The Master (2012)


This is honestly a mastery of filmmaking, shot on 65mm you can not only see but feel details more than with standard film formatting. There’s framed shots and sceneries that look just amazing, the flat landscape with the motorbike, the field that Freddie runs across, the beach. I could go on, every shot looks beautiful and you can tell that they’ve been set up to be as perfect as possible. The movie itself may be dark but the cinematography is breathtaking. Credit to Mihai Malaimare Jr. for being a fabulous DOP on the film, he demonstrates a brilliant eye for style and substance.

Paul Thomas Anderson has a piece of art in this film and he has written and directed an interesting story involving the idea of religion and belief, friendship and tutourage. It has dark themes and with great help from the compelling score you feel on edge, there is an ominous worry that seems to settle in the pits of the stomach and won’t let go until the orchestra sounds fade away. Religion vs science is always a debate to mull over through the decades and here we get a new angle on the idea with Lancaster Dodd being head of The Cause trying to preach about past lives and making yourself better. Freddie played by Joaquin Phoenix is a new addition to the group and the unfolding story follows as he joins.
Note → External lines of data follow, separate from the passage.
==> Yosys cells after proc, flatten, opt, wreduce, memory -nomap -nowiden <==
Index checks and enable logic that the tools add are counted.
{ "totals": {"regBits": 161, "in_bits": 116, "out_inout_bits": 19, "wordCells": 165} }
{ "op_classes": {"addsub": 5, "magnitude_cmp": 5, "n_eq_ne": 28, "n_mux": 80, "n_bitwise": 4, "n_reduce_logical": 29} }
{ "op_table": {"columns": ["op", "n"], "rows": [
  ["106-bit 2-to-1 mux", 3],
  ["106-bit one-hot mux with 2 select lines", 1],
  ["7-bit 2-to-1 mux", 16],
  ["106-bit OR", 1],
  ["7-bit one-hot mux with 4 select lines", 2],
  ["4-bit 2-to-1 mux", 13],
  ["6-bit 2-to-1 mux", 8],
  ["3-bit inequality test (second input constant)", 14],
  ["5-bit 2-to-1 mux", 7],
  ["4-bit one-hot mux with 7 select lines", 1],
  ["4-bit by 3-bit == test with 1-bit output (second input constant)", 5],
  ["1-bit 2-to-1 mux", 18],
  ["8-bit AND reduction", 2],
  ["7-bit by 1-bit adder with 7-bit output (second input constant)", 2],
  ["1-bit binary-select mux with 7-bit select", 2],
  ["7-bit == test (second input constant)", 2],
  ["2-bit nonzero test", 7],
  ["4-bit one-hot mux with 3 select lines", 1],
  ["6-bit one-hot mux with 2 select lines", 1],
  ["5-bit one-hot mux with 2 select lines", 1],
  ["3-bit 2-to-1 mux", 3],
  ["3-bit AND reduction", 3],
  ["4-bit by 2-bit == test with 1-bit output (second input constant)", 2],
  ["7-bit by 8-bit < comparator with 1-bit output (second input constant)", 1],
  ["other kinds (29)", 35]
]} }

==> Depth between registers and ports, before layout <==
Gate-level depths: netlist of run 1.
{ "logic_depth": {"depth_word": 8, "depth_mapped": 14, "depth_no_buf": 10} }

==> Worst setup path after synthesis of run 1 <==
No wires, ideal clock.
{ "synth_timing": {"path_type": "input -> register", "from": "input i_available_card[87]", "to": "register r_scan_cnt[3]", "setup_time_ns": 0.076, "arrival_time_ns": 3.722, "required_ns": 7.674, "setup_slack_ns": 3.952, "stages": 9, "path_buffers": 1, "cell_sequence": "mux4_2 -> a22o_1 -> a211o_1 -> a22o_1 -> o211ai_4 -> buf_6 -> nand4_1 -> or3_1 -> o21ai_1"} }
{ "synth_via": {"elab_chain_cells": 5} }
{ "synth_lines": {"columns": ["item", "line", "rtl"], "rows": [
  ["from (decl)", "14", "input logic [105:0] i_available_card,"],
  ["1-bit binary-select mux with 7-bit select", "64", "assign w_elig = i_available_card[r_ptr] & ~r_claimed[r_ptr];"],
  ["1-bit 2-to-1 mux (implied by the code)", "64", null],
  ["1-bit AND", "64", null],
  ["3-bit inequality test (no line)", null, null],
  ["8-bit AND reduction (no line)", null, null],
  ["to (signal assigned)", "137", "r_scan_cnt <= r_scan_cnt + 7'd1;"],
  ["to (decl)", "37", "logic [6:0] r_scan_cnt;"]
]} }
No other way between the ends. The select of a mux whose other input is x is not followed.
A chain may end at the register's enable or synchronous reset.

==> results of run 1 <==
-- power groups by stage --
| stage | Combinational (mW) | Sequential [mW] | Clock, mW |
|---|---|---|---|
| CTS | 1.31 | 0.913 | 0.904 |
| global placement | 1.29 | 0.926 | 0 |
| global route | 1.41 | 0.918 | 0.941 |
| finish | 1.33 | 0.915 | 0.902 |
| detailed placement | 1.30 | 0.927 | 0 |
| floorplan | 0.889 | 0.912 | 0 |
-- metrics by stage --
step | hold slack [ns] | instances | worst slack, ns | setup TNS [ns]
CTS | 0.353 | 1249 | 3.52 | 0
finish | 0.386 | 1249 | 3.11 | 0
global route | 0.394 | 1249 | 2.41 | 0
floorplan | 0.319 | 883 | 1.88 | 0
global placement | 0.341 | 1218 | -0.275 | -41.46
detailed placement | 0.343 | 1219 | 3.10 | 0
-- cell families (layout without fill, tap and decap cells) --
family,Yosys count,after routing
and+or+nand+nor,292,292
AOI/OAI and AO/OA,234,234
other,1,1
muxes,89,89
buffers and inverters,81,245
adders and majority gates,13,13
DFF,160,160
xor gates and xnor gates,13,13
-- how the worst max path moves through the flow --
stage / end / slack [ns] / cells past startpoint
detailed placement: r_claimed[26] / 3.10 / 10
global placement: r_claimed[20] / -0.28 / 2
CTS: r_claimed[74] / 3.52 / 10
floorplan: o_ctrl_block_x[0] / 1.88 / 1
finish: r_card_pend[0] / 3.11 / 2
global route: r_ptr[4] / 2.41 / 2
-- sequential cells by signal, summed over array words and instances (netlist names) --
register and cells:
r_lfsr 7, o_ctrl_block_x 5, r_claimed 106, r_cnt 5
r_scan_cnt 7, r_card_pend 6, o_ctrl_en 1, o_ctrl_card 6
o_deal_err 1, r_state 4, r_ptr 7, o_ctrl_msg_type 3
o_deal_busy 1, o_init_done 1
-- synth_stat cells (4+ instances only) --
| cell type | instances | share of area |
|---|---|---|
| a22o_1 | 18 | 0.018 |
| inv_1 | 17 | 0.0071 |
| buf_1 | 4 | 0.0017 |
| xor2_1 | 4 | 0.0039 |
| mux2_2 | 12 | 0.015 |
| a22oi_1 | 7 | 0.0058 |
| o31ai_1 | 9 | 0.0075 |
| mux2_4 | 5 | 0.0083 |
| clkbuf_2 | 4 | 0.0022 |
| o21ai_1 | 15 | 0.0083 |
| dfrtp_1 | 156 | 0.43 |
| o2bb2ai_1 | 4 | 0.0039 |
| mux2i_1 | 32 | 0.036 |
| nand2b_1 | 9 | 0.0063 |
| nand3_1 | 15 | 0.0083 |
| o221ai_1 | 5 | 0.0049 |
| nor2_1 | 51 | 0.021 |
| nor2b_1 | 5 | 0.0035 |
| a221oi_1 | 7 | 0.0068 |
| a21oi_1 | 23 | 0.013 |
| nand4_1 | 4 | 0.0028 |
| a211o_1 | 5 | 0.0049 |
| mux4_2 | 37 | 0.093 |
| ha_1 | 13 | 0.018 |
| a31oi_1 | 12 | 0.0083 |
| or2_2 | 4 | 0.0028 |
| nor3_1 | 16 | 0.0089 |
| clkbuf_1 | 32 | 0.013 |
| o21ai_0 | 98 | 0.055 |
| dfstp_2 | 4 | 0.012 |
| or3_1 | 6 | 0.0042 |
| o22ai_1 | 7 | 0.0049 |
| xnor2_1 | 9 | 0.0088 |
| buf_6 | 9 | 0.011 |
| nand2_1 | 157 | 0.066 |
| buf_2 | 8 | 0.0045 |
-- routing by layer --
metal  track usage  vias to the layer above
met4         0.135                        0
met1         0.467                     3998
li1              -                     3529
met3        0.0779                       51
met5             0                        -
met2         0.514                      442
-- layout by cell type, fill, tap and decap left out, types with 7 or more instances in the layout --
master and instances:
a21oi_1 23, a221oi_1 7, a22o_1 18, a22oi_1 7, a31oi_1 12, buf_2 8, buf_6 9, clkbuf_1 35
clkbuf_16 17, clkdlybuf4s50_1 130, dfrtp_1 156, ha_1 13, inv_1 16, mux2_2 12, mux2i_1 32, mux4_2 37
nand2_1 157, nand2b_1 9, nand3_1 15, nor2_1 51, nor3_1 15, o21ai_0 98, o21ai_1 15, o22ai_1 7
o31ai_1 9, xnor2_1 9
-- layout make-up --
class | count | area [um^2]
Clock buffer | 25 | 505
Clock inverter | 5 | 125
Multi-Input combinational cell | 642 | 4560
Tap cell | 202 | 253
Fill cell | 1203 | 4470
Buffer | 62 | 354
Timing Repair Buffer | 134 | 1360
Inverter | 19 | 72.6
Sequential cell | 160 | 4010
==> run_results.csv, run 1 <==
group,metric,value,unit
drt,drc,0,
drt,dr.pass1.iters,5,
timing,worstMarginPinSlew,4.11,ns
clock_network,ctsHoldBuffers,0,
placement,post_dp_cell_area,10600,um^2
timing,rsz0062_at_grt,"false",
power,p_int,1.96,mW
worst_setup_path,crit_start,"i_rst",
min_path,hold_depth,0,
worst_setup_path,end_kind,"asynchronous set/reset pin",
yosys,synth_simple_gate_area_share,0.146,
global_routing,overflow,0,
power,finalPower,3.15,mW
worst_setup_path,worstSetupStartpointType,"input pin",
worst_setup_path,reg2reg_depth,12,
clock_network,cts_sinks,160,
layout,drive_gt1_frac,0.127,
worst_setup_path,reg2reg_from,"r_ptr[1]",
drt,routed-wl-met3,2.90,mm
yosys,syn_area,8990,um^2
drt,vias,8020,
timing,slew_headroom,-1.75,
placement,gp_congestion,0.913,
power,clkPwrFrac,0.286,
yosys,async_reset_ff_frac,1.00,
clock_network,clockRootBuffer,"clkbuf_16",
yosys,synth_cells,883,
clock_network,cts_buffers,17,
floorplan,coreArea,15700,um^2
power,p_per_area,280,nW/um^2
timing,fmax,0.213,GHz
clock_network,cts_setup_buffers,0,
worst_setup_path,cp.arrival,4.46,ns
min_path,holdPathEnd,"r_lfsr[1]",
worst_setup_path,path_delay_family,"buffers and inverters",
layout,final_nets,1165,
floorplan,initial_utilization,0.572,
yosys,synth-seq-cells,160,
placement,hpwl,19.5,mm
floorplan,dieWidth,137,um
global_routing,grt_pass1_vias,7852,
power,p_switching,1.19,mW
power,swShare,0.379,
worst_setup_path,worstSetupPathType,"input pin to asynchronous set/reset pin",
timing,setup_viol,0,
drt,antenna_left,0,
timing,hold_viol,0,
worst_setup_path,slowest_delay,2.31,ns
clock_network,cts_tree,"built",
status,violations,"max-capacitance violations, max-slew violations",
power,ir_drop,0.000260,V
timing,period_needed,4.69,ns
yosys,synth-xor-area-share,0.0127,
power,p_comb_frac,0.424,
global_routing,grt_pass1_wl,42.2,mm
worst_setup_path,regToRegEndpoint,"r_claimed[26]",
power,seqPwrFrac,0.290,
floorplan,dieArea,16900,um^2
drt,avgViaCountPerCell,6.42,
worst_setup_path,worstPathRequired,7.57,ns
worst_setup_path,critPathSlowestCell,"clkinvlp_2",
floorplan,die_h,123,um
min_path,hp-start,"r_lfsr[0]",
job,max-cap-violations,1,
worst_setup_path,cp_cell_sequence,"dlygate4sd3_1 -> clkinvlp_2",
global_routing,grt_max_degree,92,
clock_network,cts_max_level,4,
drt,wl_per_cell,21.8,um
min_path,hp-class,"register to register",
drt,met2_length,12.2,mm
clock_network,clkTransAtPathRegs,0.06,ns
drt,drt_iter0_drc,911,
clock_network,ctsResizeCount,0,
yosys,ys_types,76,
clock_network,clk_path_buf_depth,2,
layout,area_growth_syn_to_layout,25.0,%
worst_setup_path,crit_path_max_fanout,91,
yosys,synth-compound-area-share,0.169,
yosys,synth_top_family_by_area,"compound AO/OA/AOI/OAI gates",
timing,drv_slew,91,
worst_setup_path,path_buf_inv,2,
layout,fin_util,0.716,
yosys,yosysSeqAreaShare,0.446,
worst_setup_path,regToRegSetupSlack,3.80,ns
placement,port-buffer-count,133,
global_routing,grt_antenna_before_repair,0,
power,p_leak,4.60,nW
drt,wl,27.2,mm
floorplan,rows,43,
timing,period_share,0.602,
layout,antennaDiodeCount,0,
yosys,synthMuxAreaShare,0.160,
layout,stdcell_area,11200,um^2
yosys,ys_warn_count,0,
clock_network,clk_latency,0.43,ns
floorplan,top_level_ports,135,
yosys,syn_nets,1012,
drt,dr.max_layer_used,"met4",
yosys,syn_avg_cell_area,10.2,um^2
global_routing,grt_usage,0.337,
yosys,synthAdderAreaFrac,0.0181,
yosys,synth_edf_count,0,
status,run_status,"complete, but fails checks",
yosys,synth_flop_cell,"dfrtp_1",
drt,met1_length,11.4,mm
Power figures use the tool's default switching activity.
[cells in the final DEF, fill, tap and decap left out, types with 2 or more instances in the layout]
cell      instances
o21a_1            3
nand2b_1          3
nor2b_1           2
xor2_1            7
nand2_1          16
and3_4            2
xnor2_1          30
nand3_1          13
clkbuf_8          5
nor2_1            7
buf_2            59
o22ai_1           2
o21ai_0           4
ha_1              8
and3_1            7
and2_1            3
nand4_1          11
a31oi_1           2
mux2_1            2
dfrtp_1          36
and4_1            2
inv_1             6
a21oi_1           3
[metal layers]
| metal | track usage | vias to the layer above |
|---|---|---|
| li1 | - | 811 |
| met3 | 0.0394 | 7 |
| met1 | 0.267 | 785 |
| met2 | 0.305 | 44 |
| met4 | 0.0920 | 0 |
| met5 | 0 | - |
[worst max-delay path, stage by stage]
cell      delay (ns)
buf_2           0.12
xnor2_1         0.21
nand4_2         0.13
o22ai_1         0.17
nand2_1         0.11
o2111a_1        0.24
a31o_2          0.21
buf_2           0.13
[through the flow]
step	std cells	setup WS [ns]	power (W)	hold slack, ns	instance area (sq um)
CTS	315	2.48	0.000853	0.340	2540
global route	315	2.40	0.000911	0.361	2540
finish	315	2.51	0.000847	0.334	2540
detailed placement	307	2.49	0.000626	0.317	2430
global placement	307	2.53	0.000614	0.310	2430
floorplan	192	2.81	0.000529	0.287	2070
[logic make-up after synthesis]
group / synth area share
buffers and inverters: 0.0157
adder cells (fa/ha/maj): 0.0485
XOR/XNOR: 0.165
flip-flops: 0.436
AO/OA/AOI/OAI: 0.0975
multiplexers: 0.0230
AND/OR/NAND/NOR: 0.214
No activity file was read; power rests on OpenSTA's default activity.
==> config.mk <==
export PLATFORM = sky130hd
export DESIGN_NAME = bank_cmd_issue_stage_flat
export DESIGN_NICKNAME = d
export VERILOG_FILES = /design/src/rtl/bank_cmd_issue_stage_if.sv /design/src/rtl/bank_cmd_issue_stage.sv /design/src/flat_wrapper.sv
export SDC_FILE = /design/constraint.sdc
export NUM_CORES = 1
export LEC_CHECK = 0
export BUFFER_PORTS_ARGS = -buffer_cell sky130_fd_sc_hd__buf_2
export CAP_MARGIN = 40
export CORE_MARGIN = 2
export CORE_UTILIZATION = 35
export CTS_BUF_LIST = sky130_fd_sc_hd__clkbuf_4 sky130_fd_sc_hd__clkbuf_8
export DETAILED_ROUTE_END_ITERATION = 16
export HOLD_SLACK_MARGIN = 0.06
export PLACE_DENSITY = 0.63
export SETUP_SLACK_MARGIN = 0.2
export SLEW_MARGIN = 20
export SYNTH_ARGS = -nofsm -noshare
export SYNTH_HDL_FRONTEND = slang
export SYNTH_SLANG_ARGS = --single-unit
export TNS_END_PERCENT = 20
==> constraint.sdc <==
create_clock -name clk -period 23.6 [get_ports clk]
set_input_delay 4.72 -clock clk [delete_from_list [all_inputs] [get_ports clk]]
set_output_delay 4.72 -clock clk [all_outputs]
set_load 0.02 [all_outputs]
==> config.mk <==
export PLATFORM = sky130hd
export DESIGN_NAME = i2c_master_tx
export DESIGN_NICKNAME = d
export VERILOG_FILES = /design/src/rtl/i2c_master_tx.sv
export SDC_FILE = /design/constraint.sdc
export NUM_CORES = 1
export LEC_CHECK = 0
export CAP_MARGIN = 5
export CORE_MARGIN = 3
export CORE_UTILIZATION = 35
export DETAILED_ROUTE_END_ITERATION = 6
export PLACE_DENSITY = 0.67
export SETUP_SLACK_MARGIN = 0.4
export SLEW_MARGIN = 40
export SYNTH_ARGS = -nofsm -noshare
export SYNTH_HDL_FRONTEND = slang
export SYNTH_SLANG_ARGS = --single-unit
==> constraint.sdc <==
create_clock -name CLK -period 1.6 [get_ports CLK]
set_input_delay 0.16 -clock CLK [delete_from_list [all_inputs] [get_ports CLK]]
set_output_delay 0.16 -clock CLK [all_outputs]
set_load 0.05 [all_outputs]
Phoenix plays the drifter, the weird and lost addict with inspiring conviction, he is downright fantastic, a towering performance from him as he switches from desperate to sad to happy to confused and a whole host of other emotions. It’s a complex character with his mind tainted by war and dangerous mixes of alcohol and other mad substances but he has his moments of highs making the angry lows more of an impact when they bubble over. Philip Seymour Hoffman is truly great and he loses you in his acting. Hoffman plays subtle and big throughout but most of all he provides a realism and believability in his role as friend, guardian, teacher, counselor, therapist and leader to Phoenix. This is in contrast to Phoenix who is more unpredictable in nature and rises and slumps without notice.The scene in jail between the two is a crescendo of testosterone and yet friendship. The pair of them provide a tour de force of acting and the most engaging part of the film is watching them two carry the film. Amy Adams is also a superb addition to the cast adding to the tension of the film, especially when she’s in close up and talks to Freddie telling him to see her eyes as a different colour, you get lost in her eyes and her grounded performance. The whole section where Hoffman and Adams are training Phoenix’s character is gripping and unsettling, they are masters of hypnosis without even hypnotising him. Freddie is completely under their spell and that’s the worrying hold of their cult-like cause.

The entire time you feel at a nervous disposition to whether Dodd is helping or not, it’s a brilliant plot to involve you in and though the film is long and the ending feels a little disappointing you can’t help but marvel at the photography of the entire movie and sit in awe at the grandstand performances. I think this is a film that needs at least two or three viewings to understand and see more. The ending doesn’t wrap everything up which isn’t a bad thing it’s just one that leaves you wondering what happens to Freddie and whether he is cured by the cause or now wrapped up in it.

The character building throughout from every actor is so good and the story is challenging and all the work crafted behind and in front of the camera is sheer unquestionable excellence.